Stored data
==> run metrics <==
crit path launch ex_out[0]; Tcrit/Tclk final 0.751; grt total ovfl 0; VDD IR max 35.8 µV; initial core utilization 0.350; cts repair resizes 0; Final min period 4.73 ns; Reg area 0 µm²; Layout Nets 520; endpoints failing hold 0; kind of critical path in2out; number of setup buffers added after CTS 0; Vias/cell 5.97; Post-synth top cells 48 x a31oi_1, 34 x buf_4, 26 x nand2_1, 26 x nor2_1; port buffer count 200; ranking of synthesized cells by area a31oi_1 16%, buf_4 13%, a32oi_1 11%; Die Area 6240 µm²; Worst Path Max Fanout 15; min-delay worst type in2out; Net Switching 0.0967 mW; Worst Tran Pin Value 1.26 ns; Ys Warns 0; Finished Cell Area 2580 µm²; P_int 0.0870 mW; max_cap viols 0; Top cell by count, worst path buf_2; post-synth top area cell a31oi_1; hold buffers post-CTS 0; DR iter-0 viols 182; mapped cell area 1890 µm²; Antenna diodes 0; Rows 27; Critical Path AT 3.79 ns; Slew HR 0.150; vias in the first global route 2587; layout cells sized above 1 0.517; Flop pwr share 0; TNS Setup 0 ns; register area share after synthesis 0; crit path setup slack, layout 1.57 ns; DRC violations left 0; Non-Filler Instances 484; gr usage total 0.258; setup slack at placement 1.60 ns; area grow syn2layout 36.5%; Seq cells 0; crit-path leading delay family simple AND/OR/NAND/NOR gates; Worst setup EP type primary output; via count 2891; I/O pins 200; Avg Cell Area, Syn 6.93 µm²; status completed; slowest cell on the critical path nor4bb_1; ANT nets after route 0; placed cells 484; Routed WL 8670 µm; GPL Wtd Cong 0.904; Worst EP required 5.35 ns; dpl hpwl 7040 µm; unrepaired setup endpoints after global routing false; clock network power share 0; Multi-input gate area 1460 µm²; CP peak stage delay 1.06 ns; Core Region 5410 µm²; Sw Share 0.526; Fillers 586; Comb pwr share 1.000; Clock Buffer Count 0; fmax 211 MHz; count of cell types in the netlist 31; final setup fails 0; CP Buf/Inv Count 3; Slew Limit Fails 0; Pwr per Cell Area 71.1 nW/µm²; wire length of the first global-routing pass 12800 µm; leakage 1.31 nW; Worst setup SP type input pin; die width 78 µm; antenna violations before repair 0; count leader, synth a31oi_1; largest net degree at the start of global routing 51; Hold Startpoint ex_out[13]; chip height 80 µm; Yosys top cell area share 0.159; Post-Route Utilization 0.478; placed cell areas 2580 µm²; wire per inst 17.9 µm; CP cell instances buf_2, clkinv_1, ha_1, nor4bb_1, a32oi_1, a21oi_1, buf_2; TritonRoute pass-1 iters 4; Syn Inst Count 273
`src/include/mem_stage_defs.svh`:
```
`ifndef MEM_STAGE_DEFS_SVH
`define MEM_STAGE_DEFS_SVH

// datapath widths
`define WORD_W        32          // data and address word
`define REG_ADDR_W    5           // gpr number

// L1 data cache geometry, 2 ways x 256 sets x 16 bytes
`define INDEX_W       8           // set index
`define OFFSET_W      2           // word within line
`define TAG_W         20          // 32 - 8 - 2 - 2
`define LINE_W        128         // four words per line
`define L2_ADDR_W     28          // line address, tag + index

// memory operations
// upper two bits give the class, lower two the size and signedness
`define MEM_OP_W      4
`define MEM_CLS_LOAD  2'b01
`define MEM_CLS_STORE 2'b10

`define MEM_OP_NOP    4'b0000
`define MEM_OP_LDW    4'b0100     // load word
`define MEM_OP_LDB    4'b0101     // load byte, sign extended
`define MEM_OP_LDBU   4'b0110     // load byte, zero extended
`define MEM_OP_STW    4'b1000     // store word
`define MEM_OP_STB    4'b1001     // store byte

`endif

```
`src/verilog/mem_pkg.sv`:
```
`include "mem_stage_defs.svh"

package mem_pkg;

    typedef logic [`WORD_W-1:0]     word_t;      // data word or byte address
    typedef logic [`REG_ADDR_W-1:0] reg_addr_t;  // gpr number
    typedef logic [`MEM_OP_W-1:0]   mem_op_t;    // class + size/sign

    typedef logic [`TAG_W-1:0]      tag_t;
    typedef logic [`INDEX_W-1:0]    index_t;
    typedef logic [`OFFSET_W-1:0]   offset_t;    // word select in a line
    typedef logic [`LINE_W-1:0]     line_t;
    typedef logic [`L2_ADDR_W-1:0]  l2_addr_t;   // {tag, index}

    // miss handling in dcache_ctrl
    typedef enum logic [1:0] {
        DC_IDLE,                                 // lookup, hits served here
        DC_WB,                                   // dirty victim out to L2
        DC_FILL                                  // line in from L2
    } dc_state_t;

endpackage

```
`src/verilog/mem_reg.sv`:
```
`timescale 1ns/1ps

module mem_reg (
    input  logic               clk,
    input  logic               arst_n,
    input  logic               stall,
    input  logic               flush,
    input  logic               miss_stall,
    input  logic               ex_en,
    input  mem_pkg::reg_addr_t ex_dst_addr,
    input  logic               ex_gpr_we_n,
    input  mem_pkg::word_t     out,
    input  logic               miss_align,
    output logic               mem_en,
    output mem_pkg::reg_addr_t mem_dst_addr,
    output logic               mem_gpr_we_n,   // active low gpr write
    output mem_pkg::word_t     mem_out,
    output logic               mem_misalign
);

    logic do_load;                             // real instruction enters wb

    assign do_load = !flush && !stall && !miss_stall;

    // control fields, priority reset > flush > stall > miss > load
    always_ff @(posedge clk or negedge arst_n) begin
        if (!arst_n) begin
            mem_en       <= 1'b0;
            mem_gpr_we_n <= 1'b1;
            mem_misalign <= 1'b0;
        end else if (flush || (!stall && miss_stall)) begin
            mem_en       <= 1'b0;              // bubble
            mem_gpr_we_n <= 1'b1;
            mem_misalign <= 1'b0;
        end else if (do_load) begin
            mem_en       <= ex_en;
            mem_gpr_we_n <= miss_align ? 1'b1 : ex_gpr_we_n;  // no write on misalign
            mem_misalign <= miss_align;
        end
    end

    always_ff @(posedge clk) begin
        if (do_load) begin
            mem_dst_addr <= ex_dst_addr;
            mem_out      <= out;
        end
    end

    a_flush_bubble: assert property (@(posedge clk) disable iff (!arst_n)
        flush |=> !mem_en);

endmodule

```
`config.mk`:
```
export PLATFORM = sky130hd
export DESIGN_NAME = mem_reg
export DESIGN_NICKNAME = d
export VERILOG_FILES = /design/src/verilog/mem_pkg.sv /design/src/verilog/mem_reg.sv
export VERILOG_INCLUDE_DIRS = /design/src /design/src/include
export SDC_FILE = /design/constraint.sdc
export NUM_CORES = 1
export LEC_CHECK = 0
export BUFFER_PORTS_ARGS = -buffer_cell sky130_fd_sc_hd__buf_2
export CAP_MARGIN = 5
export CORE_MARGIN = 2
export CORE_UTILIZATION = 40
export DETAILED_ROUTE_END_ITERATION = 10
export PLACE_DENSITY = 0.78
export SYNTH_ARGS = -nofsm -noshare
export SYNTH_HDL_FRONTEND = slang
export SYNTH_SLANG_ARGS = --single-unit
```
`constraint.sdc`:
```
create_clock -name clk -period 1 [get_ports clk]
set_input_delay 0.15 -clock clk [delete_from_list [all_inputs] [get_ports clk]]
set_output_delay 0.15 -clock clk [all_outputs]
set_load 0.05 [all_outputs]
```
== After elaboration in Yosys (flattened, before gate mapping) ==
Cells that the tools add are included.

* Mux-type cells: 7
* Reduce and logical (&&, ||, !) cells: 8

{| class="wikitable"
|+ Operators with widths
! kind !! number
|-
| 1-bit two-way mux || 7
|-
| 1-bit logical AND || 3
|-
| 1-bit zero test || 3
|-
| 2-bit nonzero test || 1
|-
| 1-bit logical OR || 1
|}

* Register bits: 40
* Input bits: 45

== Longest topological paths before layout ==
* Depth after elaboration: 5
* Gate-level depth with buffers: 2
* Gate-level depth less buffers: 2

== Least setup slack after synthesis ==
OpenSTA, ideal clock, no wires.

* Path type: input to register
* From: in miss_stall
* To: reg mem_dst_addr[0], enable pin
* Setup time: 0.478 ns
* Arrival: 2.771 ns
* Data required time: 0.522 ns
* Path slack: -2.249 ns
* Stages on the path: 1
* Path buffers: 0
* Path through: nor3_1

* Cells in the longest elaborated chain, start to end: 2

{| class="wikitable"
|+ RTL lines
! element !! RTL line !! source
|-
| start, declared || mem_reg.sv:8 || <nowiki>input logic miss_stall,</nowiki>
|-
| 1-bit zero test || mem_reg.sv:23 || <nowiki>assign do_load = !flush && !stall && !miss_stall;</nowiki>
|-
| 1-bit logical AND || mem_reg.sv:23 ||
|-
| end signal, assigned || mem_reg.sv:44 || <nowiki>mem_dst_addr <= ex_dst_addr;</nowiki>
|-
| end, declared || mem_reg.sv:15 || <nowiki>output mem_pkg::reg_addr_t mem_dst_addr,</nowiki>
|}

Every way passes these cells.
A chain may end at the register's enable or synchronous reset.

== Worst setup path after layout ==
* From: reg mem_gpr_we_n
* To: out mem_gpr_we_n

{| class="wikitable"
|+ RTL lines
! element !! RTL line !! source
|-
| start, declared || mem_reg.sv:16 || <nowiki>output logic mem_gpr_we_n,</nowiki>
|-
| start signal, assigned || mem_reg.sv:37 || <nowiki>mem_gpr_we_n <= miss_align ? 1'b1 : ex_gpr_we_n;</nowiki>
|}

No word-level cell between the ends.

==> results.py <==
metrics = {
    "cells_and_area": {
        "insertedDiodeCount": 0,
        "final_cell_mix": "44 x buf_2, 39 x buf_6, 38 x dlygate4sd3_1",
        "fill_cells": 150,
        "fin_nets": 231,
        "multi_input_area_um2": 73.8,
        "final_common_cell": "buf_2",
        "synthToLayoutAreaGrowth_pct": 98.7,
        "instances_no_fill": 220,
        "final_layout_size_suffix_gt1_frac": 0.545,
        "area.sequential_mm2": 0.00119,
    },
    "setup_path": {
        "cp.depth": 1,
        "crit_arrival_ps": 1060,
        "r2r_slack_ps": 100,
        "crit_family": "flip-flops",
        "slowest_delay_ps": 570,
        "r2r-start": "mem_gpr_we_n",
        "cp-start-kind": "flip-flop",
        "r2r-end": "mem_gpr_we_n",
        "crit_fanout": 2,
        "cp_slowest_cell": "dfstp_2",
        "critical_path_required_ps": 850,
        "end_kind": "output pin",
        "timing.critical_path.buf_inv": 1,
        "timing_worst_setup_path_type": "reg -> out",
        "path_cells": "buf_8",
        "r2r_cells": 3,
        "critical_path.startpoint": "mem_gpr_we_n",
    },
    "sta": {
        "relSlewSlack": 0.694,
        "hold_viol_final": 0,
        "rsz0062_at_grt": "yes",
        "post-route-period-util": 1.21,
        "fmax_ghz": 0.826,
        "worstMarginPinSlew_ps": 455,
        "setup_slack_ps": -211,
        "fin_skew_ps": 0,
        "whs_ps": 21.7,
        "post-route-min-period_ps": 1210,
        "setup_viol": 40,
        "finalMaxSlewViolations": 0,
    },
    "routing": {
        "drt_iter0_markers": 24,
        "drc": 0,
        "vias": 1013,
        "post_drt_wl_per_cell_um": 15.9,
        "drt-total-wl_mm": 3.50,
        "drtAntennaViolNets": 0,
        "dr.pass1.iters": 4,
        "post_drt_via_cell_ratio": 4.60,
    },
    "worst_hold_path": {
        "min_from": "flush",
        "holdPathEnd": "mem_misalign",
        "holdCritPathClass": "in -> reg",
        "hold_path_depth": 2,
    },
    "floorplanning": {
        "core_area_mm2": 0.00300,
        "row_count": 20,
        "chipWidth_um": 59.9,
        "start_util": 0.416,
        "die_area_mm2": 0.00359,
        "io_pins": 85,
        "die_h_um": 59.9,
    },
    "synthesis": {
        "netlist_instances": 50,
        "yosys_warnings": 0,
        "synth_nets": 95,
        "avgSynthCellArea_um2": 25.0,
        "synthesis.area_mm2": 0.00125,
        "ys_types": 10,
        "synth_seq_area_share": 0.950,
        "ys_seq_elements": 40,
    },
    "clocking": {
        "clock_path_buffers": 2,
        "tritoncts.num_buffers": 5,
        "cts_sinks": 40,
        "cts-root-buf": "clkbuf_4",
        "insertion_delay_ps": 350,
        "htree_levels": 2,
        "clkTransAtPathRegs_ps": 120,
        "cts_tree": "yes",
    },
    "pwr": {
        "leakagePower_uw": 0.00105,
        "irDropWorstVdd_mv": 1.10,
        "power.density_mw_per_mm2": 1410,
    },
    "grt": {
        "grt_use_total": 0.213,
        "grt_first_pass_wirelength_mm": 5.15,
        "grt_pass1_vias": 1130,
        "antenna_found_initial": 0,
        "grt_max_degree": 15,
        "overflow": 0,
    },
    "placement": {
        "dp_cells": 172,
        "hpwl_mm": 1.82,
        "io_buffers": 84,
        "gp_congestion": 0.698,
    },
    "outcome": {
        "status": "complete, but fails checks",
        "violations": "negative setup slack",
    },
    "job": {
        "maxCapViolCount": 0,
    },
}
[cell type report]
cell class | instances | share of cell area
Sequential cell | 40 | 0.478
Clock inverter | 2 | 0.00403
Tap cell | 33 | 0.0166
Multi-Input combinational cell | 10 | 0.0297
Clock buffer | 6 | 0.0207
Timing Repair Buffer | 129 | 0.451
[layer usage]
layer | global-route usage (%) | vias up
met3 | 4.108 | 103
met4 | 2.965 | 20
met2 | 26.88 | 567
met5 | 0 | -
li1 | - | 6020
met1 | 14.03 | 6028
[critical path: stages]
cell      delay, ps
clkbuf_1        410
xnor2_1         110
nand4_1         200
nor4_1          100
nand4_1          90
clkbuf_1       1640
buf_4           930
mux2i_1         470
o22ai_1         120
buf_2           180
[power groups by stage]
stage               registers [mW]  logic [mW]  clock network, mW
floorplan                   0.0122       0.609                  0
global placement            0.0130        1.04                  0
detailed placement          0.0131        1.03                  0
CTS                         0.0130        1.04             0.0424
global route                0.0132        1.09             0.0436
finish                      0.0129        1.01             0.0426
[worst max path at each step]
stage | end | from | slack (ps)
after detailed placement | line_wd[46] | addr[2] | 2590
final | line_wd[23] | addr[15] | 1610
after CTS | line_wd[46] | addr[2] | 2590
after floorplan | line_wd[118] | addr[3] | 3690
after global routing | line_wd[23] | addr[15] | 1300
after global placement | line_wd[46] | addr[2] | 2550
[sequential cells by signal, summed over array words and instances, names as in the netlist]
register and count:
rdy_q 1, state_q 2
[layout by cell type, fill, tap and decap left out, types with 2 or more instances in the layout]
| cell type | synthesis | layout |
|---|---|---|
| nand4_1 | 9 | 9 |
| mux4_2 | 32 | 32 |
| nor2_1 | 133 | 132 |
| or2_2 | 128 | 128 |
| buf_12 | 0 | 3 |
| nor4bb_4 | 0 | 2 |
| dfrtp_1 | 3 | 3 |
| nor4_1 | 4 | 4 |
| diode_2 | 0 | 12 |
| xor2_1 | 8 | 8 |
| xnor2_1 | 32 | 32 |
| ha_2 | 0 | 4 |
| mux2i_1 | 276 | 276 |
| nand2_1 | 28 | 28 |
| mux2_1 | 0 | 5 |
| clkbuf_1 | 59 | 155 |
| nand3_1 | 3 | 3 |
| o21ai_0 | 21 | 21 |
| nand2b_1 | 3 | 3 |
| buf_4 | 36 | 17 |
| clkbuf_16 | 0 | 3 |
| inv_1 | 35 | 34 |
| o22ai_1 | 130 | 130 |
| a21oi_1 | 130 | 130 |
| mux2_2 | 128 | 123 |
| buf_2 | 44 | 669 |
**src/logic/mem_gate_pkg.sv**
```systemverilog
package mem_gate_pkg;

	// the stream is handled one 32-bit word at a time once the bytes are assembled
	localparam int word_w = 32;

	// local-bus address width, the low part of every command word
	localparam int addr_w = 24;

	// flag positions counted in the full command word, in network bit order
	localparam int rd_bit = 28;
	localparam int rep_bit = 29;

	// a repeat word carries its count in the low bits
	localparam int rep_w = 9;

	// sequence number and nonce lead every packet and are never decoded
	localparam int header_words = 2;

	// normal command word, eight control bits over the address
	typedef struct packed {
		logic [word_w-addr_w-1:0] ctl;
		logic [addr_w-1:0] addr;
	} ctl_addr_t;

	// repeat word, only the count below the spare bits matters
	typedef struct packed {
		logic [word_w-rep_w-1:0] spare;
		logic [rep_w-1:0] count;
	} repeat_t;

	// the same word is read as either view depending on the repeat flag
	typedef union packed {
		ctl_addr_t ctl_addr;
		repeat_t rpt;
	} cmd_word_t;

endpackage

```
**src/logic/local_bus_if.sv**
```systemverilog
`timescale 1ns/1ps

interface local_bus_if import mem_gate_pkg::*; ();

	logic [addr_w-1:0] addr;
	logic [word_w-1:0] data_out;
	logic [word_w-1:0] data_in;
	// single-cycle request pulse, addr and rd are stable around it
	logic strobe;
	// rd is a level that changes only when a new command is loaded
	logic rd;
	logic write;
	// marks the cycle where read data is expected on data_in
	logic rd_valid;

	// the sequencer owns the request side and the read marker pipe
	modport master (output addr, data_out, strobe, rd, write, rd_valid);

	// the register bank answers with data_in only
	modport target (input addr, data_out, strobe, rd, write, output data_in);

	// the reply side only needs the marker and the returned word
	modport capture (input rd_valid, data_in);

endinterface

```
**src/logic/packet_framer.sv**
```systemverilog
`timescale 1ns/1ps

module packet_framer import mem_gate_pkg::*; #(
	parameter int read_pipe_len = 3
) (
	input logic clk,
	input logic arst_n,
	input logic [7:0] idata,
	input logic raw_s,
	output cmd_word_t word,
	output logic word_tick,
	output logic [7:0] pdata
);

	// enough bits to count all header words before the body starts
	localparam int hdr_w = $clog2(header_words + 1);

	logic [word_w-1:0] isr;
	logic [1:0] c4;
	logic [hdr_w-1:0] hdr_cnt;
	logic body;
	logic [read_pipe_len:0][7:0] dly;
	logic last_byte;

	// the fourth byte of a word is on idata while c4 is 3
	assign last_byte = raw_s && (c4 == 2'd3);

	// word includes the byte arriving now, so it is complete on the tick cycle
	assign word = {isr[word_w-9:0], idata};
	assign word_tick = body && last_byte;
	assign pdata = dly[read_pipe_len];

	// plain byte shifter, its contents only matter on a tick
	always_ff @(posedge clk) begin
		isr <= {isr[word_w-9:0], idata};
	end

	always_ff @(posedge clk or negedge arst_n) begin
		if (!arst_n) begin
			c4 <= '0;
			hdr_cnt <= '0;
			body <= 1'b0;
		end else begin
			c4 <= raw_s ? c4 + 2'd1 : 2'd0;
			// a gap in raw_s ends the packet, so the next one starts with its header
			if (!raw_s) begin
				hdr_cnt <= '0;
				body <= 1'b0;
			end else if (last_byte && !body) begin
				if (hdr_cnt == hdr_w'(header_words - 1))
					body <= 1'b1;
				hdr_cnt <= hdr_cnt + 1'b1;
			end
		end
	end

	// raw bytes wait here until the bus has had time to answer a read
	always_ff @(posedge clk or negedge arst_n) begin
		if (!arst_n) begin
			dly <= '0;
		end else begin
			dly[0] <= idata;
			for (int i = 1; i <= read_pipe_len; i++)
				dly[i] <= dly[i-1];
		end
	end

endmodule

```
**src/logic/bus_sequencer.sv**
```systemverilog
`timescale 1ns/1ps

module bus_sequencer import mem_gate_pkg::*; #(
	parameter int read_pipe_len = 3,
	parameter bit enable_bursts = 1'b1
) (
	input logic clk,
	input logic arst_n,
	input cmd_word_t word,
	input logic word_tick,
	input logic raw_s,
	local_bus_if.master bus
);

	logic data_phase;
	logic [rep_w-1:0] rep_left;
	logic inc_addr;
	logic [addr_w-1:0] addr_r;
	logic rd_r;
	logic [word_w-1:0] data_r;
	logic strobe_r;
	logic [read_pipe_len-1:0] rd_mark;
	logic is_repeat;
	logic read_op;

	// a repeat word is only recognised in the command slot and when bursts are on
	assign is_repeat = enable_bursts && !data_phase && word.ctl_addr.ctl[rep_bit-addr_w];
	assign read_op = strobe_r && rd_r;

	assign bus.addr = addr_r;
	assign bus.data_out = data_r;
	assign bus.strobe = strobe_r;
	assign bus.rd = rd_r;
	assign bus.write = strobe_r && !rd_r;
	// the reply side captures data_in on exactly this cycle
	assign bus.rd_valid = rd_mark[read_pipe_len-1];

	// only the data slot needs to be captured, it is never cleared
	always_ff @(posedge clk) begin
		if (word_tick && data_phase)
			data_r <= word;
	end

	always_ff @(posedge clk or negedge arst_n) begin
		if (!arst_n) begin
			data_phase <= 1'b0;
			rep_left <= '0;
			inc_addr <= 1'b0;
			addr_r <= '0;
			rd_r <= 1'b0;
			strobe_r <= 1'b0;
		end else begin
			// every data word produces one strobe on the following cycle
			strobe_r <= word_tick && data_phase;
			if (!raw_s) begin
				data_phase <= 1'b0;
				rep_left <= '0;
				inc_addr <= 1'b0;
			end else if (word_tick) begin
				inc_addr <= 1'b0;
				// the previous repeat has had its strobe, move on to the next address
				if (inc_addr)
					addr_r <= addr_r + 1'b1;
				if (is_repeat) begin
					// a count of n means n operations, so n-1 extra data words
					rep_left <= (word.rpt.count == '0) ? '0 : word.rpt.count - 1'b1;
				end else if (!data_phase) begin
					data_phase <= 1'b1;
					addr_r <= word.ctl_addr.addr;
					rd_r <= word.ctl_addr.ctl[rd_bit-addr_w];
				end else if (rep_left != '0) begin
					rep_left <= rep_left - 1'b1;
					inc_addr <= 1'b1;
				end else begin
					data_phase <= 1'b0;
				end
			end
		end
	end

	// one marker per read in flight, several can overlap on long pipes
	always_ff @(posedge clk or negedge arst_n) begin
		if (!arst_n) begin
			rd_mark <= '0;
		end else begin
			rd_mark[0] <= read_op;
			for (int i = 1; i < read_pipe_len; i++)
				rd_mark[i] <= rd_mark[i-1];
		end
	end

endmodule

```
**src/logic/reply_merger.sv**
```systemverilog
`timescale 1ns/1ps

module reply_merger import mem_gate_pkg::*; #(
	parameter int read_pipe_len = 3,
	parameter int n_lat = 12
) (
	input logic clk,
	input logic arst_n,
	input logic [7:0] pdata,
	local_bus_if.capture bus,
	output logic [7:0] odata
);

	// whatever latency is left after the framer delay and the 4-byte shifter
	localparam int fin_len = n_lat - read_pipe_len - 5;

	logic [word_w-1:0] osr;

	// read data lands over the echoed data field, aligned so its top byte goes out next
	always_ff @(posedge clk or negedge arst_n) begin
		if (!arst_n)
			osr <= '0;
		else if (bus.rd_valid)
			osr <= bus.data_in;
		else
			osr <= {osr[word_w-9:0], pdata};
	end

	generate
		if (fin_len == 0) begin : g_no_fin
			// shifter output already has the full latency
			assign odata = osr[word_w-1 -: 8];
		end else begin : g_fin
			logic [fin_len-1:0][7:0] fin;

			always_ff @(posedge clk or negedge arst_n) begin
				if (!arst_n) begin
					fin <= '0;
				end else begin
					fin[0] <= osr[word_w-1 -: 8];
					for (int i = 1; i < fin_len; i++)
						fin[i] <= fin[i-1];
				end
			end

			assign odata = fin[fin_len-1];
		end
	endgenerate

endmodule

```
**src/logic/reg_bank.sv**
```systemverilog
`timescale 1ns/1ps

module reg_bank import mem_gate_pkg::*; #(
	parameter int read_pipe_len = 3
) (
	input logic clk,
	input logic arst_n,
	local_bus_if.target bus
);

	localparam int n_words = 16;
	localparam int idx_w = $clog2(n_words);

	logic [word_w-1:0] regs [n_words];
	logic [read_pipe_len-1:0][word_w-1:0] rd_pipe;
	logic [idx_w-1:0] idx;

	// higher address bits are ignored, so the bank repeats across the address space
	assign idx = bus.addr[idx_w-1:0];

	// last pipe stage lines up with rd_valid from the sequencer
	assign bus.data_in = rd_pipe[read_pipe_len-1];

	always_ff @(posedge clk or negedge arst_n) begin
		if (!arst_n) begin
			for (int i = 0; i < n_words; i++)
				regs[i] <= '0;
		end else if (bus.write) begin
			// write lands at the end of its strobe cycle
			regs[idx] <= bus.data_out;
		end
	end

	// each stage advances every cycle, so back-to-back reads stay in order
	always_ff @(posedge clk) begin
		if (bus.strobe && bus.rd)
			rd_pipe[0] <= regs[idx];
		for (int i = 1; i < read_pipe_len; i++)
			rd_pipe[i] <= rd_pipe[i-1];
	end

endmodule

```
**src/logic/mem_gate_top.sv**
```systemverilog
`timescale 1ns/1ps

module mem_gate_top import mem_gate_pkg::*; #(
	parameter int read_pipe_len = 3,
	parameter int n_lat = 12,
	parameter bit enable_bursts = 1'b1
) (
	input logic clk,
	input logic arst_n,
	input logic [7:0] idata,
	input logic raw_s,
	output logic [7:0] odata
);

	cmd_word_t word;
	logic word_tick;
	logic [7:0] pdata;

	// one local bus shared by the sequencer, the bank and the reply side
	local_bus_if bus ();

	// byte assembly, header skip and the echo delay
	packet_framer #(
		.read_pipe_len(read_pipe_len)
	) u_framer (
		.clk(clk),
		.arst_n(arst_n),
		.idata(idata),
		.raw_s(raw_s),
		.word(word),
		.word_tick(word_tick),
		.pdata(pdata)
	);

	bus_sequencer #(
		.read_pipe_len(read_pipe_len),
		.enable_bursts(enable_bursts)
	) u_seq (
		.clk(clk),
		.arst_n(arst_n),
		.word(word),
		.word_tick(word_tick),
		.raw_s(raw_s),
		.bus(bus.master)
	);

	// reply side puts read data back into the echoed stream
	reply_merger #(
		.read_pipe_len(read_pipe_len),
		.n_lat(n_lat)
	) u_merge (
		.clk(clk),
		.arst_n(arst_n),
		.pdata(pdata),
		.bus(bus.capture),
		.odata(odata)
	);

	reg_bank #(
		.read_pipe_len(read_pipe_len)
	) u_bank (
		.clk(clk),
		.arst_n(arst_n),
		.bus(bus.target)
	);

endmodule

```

Work item: Please copy every line from the entries that includes the word "layer".

Reply to the exercise:
[layer usage]
layer | global-route usage (%) | vias up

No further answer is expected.